* [What you need to do]: "family" is the word to look for; copy each line of the listing where it occurs.

•••

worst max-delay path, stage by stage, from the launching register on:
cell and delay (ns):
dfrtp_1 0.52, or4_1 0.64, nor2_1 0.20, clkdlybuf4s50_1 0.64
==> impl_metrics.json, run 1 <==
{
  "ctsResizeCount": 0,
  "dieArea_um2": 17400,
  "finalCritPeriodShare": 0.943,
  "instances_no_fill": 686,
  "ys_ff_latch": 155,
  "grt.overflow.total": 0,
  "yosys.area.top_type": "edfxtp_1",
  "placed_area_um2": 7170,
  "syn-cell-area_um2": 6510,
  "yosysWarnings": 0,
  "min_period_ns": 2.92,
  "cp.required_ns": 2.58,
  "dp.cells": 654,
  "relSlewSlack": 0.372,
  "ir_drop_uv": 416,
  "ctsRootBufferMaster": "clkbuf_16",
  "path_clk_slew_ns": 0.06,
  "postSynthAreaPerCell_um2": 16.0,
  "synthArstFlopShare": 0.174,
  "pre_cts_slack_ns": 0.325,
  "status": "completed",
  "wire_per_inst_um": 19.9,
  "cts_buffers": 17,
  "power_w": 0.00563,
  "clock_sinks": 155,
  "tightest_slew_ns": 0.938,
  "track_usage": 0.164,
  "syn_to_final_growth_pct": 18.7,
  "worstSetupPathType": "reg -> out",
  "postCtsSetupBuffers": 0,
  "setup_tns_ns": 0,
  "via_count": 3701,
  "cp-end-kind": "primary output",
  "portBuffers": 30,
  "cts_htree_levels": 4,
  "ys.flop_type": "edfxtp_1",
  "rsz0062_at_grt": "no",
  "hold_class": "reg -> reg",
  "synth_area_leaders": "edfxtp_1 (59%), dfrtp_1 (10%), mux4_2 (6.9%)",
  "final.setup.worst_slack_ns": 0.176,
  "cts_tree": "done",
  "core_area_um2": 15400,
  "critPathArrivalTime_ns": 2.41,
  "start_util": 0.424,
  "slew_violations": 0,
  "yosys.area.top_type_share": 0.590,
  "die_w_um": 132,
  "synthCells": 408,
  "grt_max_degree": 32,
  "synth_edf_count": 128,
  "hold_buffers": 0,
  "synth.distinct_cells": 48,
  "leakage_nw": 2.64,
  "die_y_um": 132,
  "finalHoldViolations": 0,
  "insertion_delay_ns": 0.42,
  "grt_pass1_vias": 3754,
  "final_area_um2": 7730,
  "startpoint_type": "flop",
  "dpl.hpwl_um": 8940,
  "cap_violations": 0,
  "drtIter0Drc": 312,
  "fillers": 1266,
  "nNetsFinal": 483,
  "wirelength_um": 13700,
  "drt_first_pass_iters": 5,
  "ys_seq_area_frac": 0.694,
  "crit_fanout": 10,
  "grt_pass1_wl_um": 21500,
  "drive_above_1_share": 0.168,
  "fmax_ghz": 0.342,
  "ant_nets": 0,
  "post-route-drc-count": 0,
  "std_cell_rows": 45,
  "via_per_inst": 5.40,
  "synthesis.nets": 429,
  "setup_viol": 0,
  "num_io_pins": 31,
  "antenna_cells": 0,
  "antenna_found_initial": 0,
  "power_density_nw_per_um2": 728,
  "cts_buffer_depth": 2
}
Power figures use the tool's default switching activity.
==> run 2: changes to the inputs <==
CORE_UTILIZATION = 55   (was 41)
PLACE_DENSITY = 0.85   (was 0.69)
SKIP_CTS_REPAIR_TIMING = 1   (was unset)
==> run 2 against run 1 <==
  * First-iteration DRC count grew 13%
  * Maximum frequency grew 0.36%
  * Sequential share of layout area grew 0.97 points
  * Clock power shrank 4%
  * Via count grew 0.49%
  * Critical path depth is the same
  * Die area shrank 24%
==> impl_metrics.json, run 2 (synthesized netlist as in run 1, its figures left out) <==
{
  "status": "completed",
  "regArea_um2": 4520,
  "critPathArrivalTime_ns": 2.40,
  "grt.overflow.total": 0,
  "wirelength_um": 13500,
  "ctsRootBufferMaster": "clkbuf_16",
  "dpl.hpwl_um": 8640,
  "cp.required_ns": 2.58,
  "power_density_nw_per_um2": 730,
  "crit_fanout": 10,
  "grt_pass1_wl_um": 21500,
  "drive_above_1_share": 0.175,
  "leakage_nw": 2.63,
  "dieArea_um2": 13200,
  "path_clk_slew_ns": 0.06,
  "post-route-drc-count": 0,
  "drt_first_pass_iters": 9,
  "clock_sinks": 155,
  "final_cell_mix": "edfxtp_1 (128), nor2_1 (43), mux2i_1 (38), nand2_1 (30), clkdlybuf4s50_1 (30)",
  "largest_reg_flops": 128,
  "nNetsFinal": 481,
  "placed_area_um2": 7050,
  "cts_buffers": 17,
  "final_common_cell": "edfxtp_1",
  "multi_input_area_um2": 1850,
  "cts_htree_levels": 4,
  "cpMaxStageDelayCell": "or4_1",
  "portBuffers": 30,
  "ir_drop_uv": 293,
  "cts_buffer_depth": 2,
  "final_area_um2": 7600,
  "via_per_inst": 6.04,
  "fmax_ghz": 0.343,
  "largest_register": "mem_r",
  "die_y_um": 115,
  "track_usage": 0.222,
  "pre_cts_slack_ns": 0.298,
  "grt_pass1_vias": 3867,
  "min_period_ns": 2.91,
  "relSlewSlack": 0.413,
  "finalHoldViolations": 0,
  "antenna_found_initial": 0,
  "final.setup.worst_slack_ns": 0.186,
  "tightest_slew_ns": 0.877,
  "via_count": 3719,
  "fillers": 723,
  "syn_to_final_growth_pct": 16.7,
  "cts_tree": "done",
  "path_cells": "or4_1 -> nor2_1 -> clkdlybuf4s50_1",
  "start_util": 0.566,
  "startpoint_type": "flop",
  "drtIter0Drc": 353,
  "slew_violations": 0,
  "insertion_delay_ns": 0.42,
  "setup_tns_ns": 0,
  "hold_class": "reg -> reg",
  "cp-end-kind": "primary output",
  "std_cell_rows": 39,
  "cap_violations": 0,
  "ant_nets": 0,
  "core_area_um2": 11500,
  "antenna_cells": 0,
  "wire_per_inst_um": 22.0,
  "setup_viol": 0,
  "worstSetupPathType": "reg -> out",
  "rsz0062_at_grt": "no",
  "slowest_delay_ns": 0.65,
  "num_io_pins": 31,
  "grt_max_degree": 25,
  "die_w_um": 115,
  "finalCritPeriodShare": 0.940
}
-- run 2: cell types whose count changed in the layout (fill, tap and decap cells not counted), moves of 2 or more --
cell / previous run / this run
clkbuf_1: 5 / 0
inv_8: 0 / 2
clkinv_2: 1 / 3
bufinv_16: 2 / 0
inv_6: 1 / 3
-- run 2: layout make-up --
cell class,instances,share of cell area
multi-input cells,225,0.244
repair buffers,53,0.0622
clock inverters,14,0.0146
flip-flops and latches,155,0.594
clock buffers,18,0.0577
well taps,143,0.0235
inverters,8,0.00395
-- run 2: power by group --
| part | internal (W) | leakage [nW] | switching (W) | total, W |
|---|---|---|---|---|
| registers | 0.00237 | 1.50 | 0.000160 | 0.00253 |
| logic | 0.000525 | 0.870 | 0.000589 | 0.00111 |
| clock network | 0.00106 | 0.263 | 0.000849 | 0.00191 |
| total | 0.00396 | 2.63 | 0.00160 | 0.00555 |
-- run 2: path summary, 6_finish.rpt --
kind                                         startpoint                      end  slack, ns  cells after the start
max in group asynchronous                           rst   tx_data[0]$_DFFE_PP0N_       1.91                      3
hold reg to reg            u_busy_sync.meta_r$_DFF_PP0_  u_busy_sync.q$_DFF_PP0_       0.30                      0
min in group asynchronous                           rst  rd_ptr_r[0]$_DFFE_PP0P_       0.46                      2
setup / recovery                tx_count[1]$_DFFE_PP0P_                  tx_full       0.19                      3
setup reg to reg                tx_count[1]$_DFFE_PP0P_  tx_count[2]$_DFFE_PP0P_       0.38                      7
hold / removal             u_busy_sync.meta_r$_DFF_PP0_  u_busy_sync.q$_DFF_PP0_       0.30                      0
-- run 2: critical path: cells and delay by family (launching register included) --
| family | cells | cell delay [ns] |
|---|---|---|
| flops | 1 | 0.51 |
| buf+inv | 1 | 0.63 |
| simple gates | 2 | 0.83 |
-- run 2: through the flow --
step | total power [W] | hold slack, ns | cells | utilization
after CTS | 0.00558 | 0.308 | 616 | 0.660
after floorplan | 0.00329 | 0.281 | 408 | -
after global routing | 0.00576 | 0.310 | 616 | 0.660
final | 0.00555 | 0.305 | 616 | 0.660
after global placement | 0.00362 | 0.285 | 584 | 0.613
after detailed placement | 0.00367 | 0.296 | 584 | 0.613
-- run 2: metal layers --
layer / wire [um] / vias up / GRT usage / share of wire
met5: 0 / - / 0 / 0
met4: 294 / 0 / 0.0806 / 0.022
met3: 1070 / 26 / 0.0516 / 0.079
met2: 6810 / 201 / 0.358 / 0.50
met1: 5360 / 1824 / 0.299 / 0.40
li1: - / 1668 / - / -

•••

* [Finished exercise]:
-- run 2: critical path: cells and delay by family (launching register included) --
| family | cells | cell delay [ns] |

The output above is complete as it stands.